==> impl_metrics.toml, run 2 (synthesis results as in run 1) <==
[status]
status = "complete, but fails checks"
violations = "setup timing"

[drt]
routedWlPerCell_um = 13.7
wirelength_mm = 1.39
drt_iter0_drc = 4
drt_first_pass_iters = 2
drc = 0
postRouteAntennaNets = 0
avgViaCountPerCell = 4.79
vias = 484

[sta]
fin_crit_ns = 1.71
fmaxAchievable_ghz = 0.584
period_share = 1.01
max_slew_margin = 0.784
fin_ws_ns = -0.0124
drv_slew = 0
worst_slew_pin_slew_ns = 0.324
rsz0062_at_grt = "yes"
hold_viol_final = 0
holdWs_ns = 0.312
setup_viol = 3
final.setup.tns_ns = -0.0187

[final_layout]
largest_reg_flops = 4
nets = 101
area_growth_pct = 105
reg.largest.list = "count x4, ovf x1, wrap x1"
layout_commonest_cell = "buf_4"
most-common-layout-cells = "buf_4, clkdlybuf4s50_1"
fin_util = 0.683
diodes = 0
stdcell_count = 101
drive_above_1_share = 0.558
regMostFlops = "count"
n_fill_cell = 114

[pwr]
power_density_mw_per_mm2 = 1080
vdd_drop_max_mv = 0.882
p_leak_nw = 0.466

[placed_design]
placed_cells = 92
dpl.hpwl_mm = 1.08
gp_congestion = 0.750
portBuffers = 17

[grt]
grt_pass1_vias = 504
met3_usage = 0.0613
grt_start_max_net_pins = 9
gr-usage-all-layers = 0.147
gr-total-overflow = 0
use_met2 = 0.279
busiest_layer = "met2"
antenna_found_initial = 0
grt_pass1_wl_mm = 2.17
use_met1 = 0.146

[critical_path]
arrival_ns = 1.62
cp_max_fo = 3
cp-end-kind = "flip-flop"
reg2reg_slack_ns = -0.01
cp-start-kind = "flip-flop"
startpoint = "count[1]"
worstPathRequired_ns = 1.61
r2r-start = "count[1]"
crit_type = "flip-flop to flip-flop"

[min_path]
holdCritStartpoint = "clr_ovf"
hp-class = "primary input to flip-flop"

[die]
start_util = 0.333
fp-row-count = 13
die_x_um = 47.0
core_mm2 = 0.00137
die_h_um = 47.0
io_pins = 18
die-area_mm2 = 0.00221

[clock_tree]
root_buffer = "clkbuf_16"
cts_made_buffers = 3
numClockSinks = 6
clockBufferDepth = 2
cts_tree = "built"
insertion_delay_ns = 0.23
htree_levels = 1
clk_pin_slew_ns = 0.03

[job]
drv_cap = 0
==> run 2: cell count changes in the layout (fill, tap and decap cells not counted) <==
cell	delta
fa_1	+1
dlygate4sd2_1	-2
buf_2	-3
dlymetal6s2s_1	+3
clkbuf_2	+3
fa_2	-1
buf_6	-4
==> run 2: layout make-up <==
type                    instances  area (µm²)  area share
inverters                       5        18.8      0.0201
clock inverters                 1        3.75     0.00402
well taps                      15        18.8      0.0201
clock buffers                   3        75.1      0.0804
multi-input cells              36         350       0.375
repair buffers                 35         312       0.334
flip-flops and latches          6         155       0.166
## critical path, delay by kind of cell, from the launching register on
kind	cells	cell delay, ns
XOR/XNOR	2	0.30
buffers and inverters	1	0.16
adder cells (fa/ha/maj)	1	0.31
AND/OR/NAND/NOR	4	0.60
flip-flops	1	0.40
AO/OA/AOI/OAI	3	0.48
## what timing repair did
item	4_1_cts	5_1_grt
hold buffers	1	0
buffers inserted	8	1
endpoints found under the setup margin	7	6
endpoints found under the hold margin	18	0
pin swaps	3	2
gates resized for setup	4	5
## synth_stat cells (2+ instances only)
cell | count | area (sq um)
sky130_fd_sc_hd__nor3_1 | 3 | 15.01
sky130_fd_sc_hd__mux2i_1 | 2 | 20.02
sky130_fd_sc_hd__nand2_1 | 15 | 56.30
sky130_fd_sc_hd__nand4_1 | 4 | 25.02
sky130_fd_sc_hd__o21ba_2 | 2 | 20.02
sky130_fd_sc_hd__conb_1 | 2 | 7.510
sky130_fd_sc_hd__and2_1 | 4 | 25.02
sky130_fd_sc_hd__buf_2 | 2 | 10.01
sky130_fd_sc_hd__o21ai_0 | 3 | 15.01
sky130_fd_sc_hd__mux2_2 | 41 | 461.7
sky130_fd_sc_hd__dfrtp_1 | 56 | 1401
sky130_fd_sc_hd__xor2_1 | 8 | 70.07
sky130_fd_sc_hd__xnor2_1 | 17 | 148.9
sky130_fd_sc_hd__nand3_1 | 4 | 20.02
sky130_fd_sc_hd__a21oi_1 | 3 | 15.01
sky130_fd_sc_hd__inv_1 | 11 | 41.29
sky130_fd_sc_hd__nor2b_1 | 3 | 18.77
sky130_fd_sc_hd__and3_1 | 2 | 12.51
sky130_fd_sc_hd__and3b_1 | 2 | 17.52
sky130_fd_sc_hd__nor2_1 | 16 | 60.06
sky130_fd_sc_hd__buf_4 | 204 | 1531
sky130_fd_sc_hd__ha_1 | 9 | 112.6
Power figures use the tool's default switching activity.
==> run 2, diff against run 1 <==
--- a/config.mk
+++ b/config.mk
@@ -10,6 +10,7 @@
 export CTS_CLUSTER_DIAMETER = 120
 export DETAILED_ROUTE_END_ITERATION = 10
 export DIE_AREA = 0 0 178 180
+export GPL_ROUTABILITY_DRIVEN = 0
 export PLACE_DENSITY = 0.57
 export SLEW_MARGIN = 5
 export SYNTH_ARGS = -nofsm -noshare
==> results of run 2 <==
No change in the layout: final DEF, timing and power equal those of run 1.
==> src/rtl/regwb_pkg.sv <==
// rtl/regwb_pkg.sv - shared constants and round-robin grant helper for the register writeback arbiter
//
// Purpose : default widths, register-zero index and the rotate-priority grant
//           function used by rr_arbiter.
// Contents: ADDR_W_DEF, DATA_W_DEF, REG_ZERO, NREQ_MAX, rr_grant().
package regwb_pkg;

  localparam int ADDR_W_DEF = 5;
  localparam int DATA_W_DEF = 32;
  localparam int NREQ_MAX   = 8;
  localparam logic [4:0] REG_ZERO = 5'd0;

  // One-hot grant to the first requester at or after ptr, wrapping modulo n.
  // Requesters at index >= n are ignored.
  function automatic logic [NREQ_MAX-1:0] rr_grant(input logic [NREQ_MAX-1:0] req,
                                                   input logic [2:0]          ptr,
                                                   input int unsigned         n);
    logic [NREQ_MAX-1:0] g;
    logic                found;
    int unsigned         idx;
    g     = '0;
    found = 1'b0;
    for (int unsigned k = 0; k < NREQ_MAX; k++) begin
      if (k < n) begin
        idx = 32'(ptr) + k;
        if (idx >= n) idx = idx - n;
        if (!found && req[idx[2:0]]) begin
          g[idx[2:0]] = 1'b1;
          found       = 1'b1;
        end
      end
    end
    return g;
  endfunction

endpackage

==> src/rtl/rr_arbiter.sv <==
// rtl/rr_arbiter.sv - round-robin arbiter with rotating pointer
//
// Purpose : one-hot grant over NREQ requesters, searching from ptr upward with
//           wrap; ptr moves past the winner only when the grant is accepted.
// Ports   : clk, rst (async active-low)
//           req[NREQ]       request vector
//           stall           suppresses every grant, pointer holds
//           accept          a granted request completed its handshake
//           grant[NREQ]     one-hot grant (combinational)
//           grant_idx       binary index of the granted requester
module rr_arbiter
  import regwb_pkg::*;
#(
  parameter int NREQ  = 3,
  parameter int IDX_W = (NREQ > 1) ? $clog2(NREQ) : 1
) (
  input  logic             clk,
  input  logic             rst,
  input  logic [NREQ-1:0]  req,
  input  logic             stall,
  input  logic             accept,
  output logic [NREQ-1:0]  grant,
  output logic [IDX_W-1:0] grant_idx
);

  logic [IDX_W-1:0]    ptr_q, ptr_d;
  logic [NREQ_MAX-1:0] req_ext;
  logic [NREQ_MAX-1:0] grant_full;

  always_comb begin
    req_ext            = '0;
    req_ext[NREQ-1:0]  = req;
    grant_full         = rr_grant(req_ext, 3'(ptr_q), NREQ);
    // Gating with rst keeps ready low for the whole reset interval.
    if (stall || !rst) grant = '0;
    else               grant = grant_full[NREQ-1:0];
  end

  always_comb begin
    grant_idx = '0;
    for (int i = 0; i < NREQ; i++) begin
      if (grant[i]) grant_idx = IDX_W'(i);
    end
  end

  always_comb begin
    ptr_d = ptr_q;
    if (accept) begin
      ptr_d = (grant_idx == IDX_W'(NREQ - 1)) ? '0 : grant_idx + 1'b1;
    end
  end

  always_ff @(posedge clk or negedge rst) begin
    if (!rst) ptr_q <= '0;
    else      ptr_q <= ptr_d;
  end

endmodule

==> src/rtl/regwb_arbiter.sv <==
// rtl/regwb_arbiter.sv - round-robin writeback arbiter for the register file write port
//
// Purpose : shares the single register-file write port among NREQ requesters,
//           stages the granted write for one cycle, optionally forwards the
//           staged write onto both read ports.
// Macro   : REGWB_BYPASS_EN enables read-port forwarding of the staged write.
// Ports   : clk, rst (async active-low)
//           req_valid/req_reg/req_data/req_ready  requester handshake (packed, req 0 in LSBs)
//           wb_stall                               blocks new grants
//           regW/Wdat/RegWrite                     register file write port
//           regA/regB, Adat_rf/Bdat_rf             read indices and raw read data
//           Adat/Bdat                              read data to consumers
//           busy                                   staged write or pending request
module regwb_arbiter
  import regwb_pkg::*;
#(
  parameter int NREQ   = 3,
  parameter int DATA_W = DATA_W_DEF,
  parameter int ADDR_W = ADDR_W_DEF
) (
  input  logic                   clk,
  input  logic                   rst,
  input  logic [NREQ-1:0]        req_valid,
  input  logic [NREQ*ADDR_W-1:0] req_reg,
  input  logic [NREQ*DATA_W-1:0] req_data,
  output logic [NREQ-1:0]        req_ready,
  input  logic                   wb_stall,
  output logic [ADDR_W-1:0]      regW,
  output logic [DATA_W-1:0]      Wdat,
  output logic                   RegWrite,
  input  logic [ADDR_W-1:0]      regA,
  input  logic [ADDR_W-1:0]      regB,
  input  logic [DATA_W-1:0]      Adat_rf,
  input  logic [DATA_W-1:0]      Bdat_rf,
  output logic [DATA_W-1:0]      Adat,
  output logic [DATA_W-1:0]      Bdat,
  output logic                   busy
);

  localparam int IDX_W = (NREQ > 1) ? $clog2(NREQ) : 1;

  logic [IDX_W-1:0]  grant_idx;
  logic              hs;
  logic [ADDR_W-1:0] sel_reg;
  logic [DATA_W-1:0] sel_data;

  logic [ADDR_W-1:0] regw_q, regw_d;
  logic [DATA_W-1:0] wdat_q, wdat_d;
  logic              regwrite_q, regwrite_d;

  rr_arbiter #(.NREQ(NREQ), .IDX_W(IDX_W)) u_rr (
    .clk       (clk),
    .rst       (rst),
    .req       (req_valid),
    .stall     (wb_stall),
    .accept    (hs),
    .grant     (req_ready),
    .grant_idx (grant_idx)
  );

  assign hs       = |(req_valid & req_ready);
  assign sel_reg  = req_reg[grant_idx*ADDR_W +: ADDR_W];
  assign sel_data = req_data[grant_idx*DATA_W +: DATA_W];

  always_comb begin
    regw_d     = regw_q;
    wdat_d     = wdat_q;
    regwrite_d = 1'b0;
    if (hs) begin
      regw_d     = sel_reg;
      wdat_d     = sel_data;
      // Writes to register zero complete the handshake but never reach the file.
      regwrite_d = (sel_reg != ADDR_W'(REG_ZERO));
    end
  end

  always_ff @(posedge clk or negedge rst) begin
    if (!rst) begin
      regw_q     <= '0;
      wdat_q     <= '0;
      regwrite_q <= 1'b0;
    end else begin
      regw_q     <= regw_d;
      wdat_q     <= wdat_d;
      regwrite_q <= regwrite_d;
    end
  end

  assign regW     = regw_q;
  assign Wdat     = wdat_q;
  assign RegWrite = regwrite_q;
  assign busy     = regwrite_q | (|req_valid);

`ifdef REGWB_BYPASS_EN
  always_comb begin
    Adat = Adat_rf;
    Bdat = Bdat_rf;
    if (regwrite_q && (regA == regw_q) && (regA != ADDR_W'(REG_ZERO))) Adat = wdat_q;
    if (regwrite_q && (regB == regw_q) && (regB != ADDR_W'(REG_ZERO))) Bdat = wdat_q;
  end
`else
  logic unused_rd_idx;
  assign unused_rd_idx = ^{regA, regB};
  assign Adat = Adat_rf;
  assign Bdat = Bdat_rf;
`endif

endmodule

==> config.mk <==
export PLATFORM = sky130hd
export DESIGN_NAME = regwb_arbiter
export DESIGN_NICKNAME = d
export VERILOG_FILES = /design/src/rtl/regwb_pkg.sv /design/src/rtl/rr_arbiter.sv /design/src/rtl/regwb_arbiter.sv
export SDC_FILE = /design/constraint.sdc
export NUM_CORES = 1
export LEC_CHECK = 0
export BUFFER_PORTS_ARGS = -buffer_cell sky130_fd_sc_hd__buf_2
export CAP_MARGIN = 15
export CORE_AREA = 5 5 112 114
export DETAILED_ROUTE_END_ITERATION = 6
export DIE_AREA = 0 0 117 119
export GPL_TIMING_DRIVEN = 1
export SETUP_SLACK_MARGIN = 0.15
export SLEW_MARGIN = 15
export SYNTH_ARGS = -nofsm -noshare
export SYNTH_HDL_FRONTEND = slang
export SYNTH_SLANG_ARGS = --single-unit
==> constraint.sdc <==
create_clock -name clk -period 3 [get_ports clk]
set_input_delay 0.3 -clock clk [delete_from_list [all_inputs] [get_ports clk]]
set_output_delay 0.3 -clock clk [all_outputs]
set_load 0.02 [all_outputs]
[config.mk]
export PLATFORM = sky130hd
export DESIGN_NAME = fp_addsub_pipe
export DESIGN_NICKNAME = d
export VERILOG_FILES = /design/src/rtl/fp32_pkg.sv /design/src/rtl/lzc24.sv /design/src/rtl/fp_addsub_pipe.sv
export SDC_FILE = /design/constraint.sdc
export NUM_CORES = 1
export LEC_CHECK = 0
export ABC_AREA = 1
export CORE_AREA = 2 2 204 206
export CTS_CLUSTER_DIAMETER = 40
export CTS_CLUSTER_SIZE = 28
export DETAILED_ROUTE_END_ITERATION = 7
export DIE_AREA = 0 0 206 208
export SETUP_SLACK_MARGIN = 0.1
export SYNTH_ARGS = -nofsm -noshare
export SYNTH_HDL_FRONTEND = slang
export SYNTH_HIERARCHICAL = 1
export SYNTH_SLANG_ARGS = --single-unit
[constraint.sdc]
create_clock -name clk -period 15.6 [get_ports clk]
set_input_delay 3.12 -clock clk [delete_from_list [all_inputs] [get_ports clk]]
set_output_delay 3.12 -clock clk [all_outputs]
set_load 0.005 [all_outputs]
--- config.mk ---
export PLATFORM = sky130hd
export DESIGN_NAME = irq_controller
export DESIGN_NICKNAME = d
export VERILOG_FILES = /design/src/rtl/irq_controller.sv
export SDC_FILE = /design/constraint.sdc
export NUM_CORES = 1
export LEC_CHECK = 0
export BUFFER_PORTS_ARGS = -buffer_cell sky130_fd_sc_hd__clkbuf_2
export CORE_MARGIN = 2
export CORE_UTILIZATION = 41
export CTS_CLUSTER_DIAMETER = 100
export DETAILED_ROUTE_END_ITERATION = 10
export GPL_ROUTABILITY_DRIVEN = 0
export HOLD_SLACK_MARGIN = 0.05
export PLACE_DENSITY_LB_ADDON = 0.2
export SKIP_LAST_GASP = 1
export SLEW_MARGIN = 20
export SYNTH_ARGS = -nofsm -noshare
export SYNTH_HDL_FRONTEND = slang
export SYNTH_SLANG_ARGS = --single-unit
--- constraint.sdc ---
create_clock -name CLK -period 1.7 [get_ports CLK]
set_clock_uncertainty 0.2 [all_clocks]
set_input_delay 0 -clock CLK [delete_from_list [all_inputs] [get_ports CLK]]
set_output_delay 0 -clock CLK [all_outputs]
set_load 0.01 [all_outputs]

━━━━━━

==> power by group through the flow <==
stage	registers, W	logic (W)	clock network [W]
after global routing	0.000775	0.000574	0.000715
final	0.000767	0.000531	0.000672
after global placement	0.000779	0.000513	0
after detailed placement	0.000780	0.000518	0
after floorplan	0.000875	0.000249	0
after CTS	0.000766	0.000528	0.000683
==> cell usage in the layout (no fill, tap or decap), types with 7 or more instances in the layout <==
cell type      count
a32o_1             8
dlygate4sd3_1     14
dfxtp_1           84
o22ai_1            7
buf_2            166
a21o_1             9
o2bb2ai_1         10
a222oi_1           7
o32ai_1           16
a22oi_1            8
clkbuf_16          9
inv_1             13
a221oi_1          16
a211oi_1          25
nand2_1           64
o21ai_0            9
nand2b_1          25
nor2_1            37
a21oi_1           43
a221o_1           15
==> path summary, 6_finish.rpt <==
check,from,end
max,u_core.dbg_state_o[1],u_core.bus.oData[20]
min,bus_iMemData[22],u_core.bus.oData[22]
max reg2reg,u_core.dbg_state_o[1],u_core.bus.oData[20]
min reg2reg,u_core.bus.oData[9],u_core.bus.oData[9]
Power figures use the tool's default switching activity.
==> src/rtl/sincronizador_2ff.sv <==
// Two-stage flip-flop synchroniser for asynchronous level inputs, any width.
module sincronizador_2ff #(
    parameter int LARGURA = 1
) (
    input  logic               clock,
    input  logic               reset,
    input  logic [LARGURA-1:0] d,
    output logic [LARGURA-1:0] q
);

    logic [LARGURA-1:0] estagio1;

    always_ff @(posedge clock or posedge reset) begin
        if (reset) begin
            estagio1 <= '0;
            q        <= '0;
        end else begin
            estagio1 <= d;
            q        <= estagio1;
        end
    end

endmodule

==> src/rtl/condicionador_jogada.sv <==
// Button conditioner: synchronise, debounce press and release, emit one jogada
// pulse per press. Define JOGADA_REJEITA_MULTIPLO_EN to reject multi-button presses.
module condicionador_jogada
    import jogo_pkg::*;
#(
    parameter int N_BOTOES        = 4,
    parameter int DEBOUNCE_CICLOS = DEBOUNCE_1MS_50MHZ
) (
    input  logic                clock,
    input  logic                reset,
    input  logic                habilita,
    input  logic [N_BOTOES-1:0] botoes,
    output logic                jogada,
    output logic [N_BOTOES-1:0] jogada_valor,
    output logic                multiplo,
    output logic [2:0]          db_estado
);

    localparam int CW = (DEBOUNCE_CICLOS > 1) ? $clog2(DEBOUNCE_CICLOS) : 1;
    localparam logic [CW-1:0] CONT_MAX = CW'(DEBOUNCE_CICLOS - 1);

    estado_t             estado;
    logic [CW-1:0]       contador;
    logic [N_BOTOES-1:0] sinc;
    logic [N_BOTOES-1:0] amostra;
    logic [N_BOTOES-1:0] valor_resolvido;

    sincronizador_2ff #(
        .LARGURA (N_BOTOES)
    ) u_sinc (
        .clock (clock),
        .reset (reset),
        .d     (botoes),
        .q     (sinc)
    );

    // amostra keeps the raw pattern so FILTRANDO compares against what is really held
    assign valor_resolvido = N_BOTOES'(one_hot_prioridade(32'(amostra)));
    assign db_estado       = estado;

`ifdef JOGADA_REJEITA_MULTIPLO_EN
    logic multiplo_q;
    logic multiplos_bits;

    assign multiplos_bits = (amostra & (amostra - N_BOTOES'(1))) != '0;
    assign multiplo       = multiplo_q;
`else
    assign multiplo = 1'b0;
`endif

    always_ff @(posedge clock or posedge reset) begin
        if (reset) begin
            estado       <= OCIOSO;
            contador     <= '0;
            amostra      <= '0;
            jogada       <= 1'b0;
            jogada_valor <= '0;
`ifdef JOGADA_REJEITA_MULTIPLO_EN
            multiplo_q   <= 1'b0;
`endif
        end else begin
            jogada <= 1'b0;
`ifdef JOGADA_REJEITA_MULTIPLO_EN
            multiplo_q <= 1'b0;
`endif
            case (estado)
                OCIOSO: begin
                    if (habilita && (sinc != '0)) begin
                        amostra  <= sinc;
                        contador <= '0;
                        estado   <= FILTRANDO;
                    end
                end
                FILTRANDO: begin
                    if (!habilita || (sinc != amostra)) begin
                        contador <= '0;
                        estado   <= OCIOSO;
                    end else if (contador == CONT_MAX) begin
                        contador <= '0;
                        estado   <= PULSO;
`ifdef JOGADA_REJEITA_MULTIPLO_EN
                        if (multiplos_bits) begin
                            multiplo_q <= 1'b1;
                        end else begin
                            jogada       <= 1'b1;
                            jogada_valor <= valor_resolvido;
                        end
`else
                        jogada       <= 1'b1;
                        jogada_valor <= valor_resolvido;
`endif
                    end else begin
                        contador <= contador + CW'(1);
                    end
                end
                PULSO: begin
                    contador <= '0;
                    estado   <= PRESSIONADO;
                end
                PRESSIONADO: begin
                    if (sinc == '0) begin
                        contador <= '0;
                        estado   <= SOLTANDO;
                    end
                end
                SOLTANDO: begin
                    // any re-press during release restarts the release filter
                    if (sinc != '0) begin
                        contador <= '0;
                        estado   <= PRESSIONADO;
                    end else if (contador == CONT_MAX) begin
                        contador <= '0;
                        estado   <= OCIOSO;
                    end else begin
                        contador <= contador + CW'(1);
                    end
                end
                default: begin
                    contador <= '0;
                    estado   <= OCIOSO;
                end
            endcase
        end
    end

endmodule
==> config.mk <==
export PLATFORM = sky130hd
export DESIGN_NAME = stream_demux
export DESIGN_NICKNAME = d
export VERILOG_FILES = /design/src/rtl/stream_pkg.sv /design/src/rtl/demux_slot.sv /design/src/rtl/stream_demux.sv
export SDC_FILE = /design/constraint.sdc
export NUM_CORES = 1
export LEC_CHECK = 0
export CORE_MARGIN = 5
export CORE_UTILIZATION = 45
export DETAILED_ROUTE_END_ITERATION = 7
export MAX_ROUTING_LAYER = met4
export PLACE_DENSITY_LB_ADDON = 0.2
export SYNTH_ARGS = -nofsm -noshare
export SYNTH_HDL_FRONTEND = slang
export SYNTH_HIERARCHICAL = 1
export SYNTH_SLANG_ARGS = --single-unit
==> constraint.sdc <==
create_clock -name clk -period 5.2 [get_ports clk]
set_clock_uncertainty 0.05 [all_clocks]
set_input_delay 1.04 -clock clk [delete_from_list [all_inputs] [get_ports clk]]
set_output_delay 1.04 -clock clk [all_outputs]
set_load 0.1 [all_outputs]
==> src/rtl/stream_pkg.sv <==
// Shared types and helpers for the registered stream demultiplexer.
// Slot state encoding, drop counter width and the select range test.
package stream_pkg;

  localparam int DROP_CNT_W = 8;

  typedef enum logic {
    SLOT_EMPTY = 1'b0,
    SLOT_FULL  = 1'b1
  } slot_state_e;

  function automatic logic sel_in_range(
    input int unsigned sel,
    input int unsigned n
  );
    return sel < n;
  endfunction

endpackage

━━━━━━

### What this task involves
Work out how many lines in the entries hold the string "under". Your answer should consist solely of that number.

### Solution for this task
2